A new and different normal for financial services could make banks to squeeze continual reinvention of their business models and solutions. How should banks manage costs, transform operations, and use technologies such as AI and Cloud to impact innovation and the digital delivery of products and services? All are in play. It could be a matter of survival.
Banks are committed to preserve their profit margins continuing business as usual and thus, reassuring anxious customers who can benefit significantly from using a digital front-end platform. What is the best way to address pandemic changes? The need to mitigate the risk of an increase in non-performing loans due to Covid-19 calls for investments in automated credit decision-making. It is combined with the use of transactional behavioral data which allow exposure of risk management and lead to improvement of credit decisions.
If so, how does the crisis affect banks? Firstly, firms that have stopped working miss out on revenues, and therefore might not be able to repay loans. Similarly, households with members who have lost their jobs or are lay off have less income, and therefore might not be able to repay their loans. This will result not only in lost revenue but also in losses (if repayment capacity is permanently impaired), negatively affecting profits and bank capital.
And as a swift recovery becomes less likely, banks can expect further losses, resulting in the need for additional provisions, further undermining their profitability and capital position. Secondly, banks face increasing demand for credit as especially firms require additional cash flow to meet their costs even in times of no or reduced revenues. In some cases, this higher demand has presented itself in the drawdown of credit lines by borrowers.
Thirdly, banks face lower non-interest/non-profit revenues, as there is lower demand for their different services. For example, there are fewer payments and transactions to be done with lower economic activity, and fewer security issues by corporate reduce fee income for investment banks.
As banks will have a critical role not only during the pandemic containment phase but also during the economic recovery phase, sufficient capitalization will be important as economies will have to reallocate resources across sectors from losers to winners. For example, sectors that rely heavily on physical provider-client contact will decline in their importance, while sectors focusing on remote and/or digital service delivery will grow.

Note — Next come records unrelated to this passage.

Context: an optimization exercise on an open-source flow, tuned for small area, a short achievable clock period and few clock cycles per item. The choices shown serve that exercise and are no tape-out recipe.
In this exercise RTL edits were held to simulation tests only and were not proved equivalent to the original.

## run.sh

```bash
#!/bin/bash
# synth_recipe.tcl (not shown) runs the flow's synth.tcl, then flattens the netlist and writes it again
# the make line also repeats each setting of config.mk as NAME=value (left out here)
make -C /OpenROAD-flow-scripts/flow DESIGN_CONFIG=/design/flow/config.mk WORK_HOME=/design/flow/orfs CLKGATE_MAP_FILE= SYNTH_SCRIPT=/design/flow/synth_recipe.tcl finish
```

## config.mk

```make
export PLATFORM = sky130hd
export DESIGN_NAME = alu_seq
export DESIGN_NICKNAME = alu_seq
export VERILOG_FILES = /design/flow/design.v
export SDC_FILE = /design/flow/constraint.sdc
export NUM_CORES = 4
export LEC_CHECK = 0
export CAP_MARGIN = 20
export CORE_MARGIN = 2
export CORE_UTILIZATION = 40
export PLACE_DENSITY = 0.6
export SETUP_SLACK_MARGIN = 4
export SLEW_MARGIN = 20
```

## constraint.sdc

```tcl
create_clock -name core_clock -period 8.0 [get_ports {clk_i}]
set_input_delay 1.6000 -clock core_clock [delete_from_list [all_inputs] [get_ports {clk_i}]]
set_output_delay 1.6000 -clock core_clock [all_outputs]
set_load 0.01 [all_outputs]
```

## design.v

```verilog
module alu_seq #(
  parameter int XLEN = 64
) (
  input  logic            clk_i,
  input  logic            rst_n_i,
  input  logic            req_valid_i,
  output logic            req_ready_o,
  input  logic [3:0]      op_i,
  input  logic [XLEN-1:0] a_i,
  input  logic [XLEN-1:0] b_i,
  input  logic            cin_i,
  output logic            rsp_valid_o,
  input  logic            rsp_ready_i,
  output logic [XLEN-1:0] result_o,
  output logic            cflag_o,
  output logic            vflag_o,
  output logic            zflag_o
);
  localparam int SHW = $clog2(XLEN);
  localparam logic [3:0] OP_ADD  = 4'd0;
  localparam logic [3:0] OP_SUB  = 4'd1;
  localparam logic [3:0] OP_AND  = 4'd2;
  localparam logic [3:0] OP_XOR  = 4'd3;
  localparam logic [3:0] OP_SLL  = 4'd4;
  localparam logic [3:0] OP_SRL  = 4'd5;
  localparam logic [3:0] OP_SRA  = 4'd6;
  localparam logic [3:0] OP_SLTU = 4'd7;
  localparam logic [3:0] OP_SLT  = 4'd8;
  localparam logic [3:0] OP_MULU = 4'd9;
  localparam logic [3:0] OP_DIVU = 4'd10;
  localparam logic [3:0] OP_REMU = 4'd11;
  localparam logic [1:0] PH_SINGLE = 2'd0;   
  localparam logic [1:0] PH_MSETUP = 2'd1;   
  localparam logic [1:0] PH_DSETUP = 2'd2;   
  localparam logic [1:0] PH_ITER   = 2'd3;   
  function automatic logic [SHW:0] nbits(input logic [XLEN-1:0] x);
    logic [XLEN-1:0]  nz [SHW+1];
    logic [SHW-1:0]   ix [SHW+1][XLEN];
    nz[0] = x;
    for (int j = 0; j < XLEN; j++) ix[0][j] = '0;
    for (int k = 1; k <= SHW; k++) begin
      nz[k] = '0;
      for (int j = 0; j < (XLEN >> k); j++) begin
        ix[k][j] = '0;
        nz[k][j] = nz[k-1][2*j+1] | nz[k-1][2*j];
        if (nz[k-1][2*j+1]) ix[k][j] = ix[k-1][2*j+1] | SHW'(1 << (k-1));
        else                ix[k][j] = ix[k-1][2*j];
      end
      for (int j = (XLEN >> k); j < XLEN; j++) ix[k][j] = '0;
    end
    nbits = nz[SHW][0] ? ({1'b0, ix[SHW][0]} + (SHW+1)'(1)) : '0;
  endfunction
  logic             ev;           
  logic [1:0]       ph;
  logic [SHW-1:0]   cnt;
  logic [XLEN-1:0]  x_q, y_q, p_q;
  logic [SHW:0]     na_q, nb_q;   
  logic             o_add, o_arith, o_and, o_xor, o_sll, o_srl, o_sra;
  logic             o_sltu, o_slt, o_mul, o_div, o_rem;
  logic             b_two, b_nz, b_neg, ci_q;
  logic             r0v, r1v;
  logic [XLEN-1:0]  r0_res, r1_res;
  logic             r0_c, r0_v, r1_c, r1_v;
  logic early;        
  logic e_last;       
  logic fire;         
  logic accept;
  logic take;
  assign early  = (nb_q == '0) || (na_q < nb_q);
  assign e_last = (ph == PH_SINGLE) ||
                  (ph == PH_ITER && cnt == '0) ||
                  (ph == PH_DSETUP && early);
  assign fire   = ev & e_last & ~r1v;
  assign req_ready_o = ~ev | (e_last & ~r1v);
  assign accept = req_valid_i & req_ready_o;
  assign take   = r0v & rsp_ready_i;
  logic [XLEN-1:0] bop;
  logic [XLEN:0]   sum_full;
  logic [XLEN-1:0] sum;
  logic            cout, ovf;
  assign bop      = ((b_two ? {y_q[XLEN-2:0], 1'b0} : y_q) & {XLEN{b_nz}}) ^ {XLEN{b_neg}};
  assign sum_full = {1'b0, x_q} + {1'b0, bop} + {{XLEN{1'b0}}, ci_q};
  assign sum      = sum_full[XLEN-1:0];
  assign cout     = sum_full[XLEN];
  assign ovf      = (x_q[XLEN-1] == bop[XLEN-1]) && (sum[XLEN-1] != x_q[XLEN-1]);
  logic            norm;
  logic [XLEN-1:0] sh_d;
  logic [SHW-1:0]  sh_s;
  logic            sh_left;
  logic [XLEN-1:0] sh_hi, sh_lo;
  logic [SHW-1:0]  sh_amt;
  logic [2*XLEN-1:0] sh_cat;
  logic [XLEN-1:0] sh_out;
  logic [SHW:0]    dalign;
  assign norm    = (ph == PH_DSETUP);
  assign dalign  = na_q - nb_q;
  assign sh_d    = norm ? y_q : x_q;
  assign sh_s    = norm ? dalign[SHW-1:0] : y_q[SHW-1:0];
  assign sh_left = norm | o_sll;
  assign sh_hi   = sh_left ? {1'b0, sh_d[XLEN-1:1]} : {XLEN{o_sra & sh_d[XLEN-1]}};
  assign sh_lo   = sh_left ? {sh_d[0], {(XLEN-1){1'b0}}} : sh_d;
  assign sh_amt  = sh_left ? ~sh_s : sh_s;
  assign sh_cat  = {sh_hi, sh_lo} >> sh_amt;
  assign sh_out  = sh_cat[XLEN-1:0];
  logic [XLEN-1:0] alu_res;
  logic            alu_c, alu_v;
  always_comb begin
    alu_res = '0;
    if (o_add)  alu_res = alu_res | sum;
    if (o_and)  alu_res = alu_res | (x_q & y_q);
    if (o_xor)  alu_res = alu_res | (x_q ^ y_q);
    if (o_sll | o_srl | o_sra) alu_res = alu_res | sh_out;
    if (o_sltu) alu_res = alu_res | {{(XLEN-1){1'b0}}, ~cout};
    if (o_slt)  alu_res = alu_res | {{(XLEN-1){1'b0}}, sum[XLEN-1] ^ ovf};
    alu_c = o_arith & cout;
    alu_v = o_arith & ovf;
  end
  logic            swap;
  logic [SHW:0]    nmin;
  logic [XLEN-1:0] mplier;
  logic [XLEN-1:0] x_nx, y_nx, p_nx;
  logic [1:0]      bd;        
  logic            bd_prev;
  assign swap   = na_q < nb_q;
  assign nmin   = swap ? na_q : nb_q;
  assign mplier = swap ? x_q : y_q;
  always_comb begin
    x_nx = x_q;
    y_nx = y_q;
    p_nx = p_q;
    bd      = 2'b00;
    bd_prev = 1'b0;
    case (ph)
      PH_MSETUP: begin
        x_nx = '0;
        y_nx = swap ? y_q : x_q;
        p_nx = mplier;
        bd      = mplier[1:0];
        bd_prev = 1'b0;
      end
      PH_DSETUP: begin
        y_nx = sh_out;
        p_nx = {XLEN{nb_q == '0}};
      end
      PH_ITER: begin
        if (o_mul) begin
          x_nx = sum;
          y_nx = {y_q[XLEN-3:0], 2'b00};
          p_nx = {2'b00, p_q[XLEN-1:2]};
          bd      = p_q[3:2];
          bd_prev = p_q[1];
        end else begin
          x_nx = cout ? sum : x_q;
          y_nx = {1'b0, y_q[XLEN-1:1]};
          p_nx = {p_q[XLEN-2:0], cout};
        end
      end
      default: ;
    endcase
  end
  logic [XLEN-1:0] e_res;
  logic            e_c, e_v;
  always_comb begin
    if (ph == PH_SINGLE) begin
      e_res = alu_res;
      e_c   = alu_c;
      e_v   = alu_v;
    end else begin
      e_res = o_div ? p_nx : x_nx;
      e_c   = 1'b0;
      e_v   = 1'b0;
    end
  end
  logic advance;    
  assign advance = ev & (~e_last | fire);
  always_ff @(posedge clk_i or negedge rst_n_i) begin
    if (!rst_n_i) begin
      ev <= 1'b0;
      ph <= PH_SINGLE;
    end else if (accept) begin
      ev <= 1'b1;
      ph <= (op_i == OP_MULU) ? PH_MSETUP :
            (op_i == OP_DIVU || op_i == OP_REMU) ? PH_DSETUP : PH_SINGLE;
    end else if (advance) begin
      if (e_last) ev <= 1'b0;
      else        ph <= PH_ITER;
    end
  end
  always_ff @(posedge clk_i) begin
    if (accept) begin
      x_q    <= a_i;
      y_q    <= b_i;
      na_q   <= nbits(a_i);
      nb_q   <= nbits(b_i);
      o_add   <= (op_i == OP_ADD) || (op_i == OP_SUB);
      o_arith <= (op_i == OP_ADD) || (op_i == OP_SUB) || (op_i == OP_SLTU) || (op_i == OP_SLT);
      o_and   <= (op_i == OP_AND);
      o_xor   <= (op_i == OP_XOR);
      o_sll   <= (op_i == OP_SLL);
      o_srl   <= (op_i == OP_SRL);
      o_sra   <= (op_i == OP_SRA);
      o_sltu  <= (op_i == OP_SLTU);
      o_slt   <= (op_i == OP_SLT);
      o_mul   <= (op_i == OP_MULU);
      o_div   <= (op_i == OP_DIVU);
      o_rem   <= (op_i == OP_REMU);
      b_two  <= 1'b0;
      b_nz   <= 1'b1;
      b_neg  <= (op_i != OP_ADD);
      ci_q   <= (op_i == OP_ADD) ? cin_i : 1'b1;
    end else if (advance && !e_last) begin
      x_q <= x_nx;
      y_q <= y_nx;
      p_q <= p_nx;
      if (o_mul) begin
        b_two <= (bd == 2'b01 && bd_prev) || (bd == 2'b10 && !bd_prev);
        b_nz  <= !((bd == 2'b11 && bd_prev) || (bd == 2'b00 && !bd_prev));
        b_neg <= bd[1] && !(bd[0] && bd_prev);
        ci_q  <= bd[1] && !(bd[0] && bd_prev);
      end
      if (ph == PH_MSETUP)      cnt <= SHW'(nmin >> 1);
      else if (ph == PH_DSETUP) cnt <= dalign[SHW-1:0];
      else                      cnt <= cnt - SHW'(1);
    end
  end
  always_ff @(posedge clk_i or negedge rst_n_i) begin
    if (!rst_n_i) begin
      r0v <= 1'b0;
      r1v <= 1'b0;
    end else begin
      if (!r0v || take) begin
        r0v <= r1v | fire;
        r1v <= 1'b0;
      end else if (fire) begin
        r1v <= 1'b1;
      end
    end
  end
  always_ff @(posedge clk_i) begin
    if (!r0v || take) begin
      r0_res <= r1v ? r1_res : e_res;
      r0_c   <= r1v ? r1_c   : e_c;
      r0_v   <= r1v ? r1_v   : e_v;
    end
    if (r0v && !take && fire) begin
      r1_res <= e_res;
      r1_c   <= e_c;
      r1_v   <= e_v;
    end
  end
  assign rsp_valid_o = r0v;
  assign result_o    = r0_res;
  assign cflag_o     = r0_c;
  assign vflag_o     = r0_v;
  assign zflag_o     = (r0_res == '0);
endmodule
```

==> notes.md, run 1 <==
outcome finished clean; R2R cell count 20; number of port buffers 205; CTS tree yes; fin crit share 59.24%; CP arrival 5.15 ns; Cell Area, Synth around 42,000 um2; maxcap violations 0; unrepaired setup endpoints after global routing yes; routed length per placed instance ~43 um; top cell type by total area after synthesis edfxtp_1; Final Max Tran Viols 0; Worst-Margin Slew 1.307 ns; vias in the first global route approximately 48,000; worst-skew pair later-pin latency 0.70 ns; initial antenna violation count 33; Iteration-0 DRC Markers just under 10,000; residual DRC count 0; Detail Route Antenna Nets 0; fin crit period between 4 and 5 ns; critical path class reg -> reg; share of cells above drive strength 1 around a third; Die Span Y roughly 330 um; Cells after Synth between 5,000 and 6,000; Worst-path clk slew ~0.060 ns; worst hold-check path type reg -> reg; Rel. slew slack 12.86%; Critical Path End Type flip-flop; Top FF cell, synth edfxtp_1; synth warn 5; clock buffer count from CTS 47; cell family with most CP delay compound AO/OA/AOI/OAI gates; total track usage 53.84%; Multi-input gate area approximately 35,000 um2; chip width about 330 um; Post-Syn Nets around 5,400; Reg area around 11,000 um2; post-synthesis sequential area ratio around 26%; GPL Wtd Cong approximately 1.1; CP max FO 6; Max Buffers Root-to-Sink 3; worst flop-to-flop path startpoint b_two; Hold-fix buffers, CTS 0; Core Footprint approximately 100,000 um2; post-DR vias/cell 7.466; startpoint types flip-flop; total clock sinks between 300 and 400; FF-to-FF setup slack about 3.3 ns; ranking of synthesized cells by area edfxtp_1, mux2i_1, nand2_1; area share of the largest cell type after synthesis about 26%; Final Skew roughly 0.048 ns; drt first pass iters 10; die area 107,300 um2; Async S/R FF share, synth 1.374%; Required @ worst endpoint 8.41 ns; cell chain of the critical path buf_12, buf_12, nand3b_1, xor2_1, fa_2, fa_2, nand2b_4, a21oi_4, o211ai_1, o2111ai_4, and3_4, o21ai_4, buf_12, buf_6, buf_16, buf_4, a32oi_4, o2111ai_2, and2_4, mux2_2; Final Hold Fails 0; Fill cells about 9,400; grt total ovfl 0; Final setup violation count 0; Crit path largest cell delay between 0.3 and 0.4 ns; number of synthesized flops with an enable pin approximately 360; Rows between 100 and 150; min-delay src r1_res[7]; IO Count around 200; Synth top cells by count nand2_1, nor2_1, edfxtp_1, a21oi_1, mux2i_1; dpl hpwl ~220 mm; via count roughly 53,000; Hold Crit Endpoint r0_res[7]; cell mode on critical path buf_12; Critical-path top delay cell dfxtp_4; Yosys cell types approximately 120; H-tree depth reported by CTS 2; CTS Root Cell clkbuf_16; Layout Nets roughly 6,000; Avg Inst Size Synth slightly above 8 um2; cell count of the worst hold path 2; largest net degree at the start of global routing slightly above 80; setup TNS 0 ns; Layout Area Growth over Synthesis 43.07%; RR Endpoint r0_res[26]; Crit path depth 20; Initial Utilization 40.40%; first-pass GRT wire length between 400 and 500 mm; Routed WL 309.1 mm; number of synthesized register bits 364; Crit path buffers/inverters 6; top-count cell post-synth nand2_1; fmax about 210 MHz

And the long-term implications of the crisis may low profit/interest rates, close to zero, are here to stay for much longer. This will certainly put further pressure on banks’ profitability. Secondly, the trend towards digitalization might increase even further, as social distancing might become the new norm, and personal interactions between bank and client carry even higher costs and might stronger reliance on telephone and internet banking.
Thirdly, the crisis will further strengthen competition for banks from ‘fintech’ (financial technology companies) and especially big companies, such as Facebook, Google, Apple and Amazon etc. These large platform providers are likely to come out of the crisis further strengthened, with a large cash pile and in a strong position to expand into financial service provision. This might put additional competitive pressure on banks in their core business lines.
Bangladesh banking sector undergoes with a high level of Non Performing Loans and the Covid-19 shock can make banking sector’s exposure more vulnerable in handling RMG and SMEs as these are the biggest victim of the pandemic. Hence, proper caution against decline of these sectors will be a key to maintain sustainability in banking sector.

(Mr. Rashid works at Social Islami Bank Limited as Manager Operations, Certified Finance Specialist, Certified Project Management Analyst).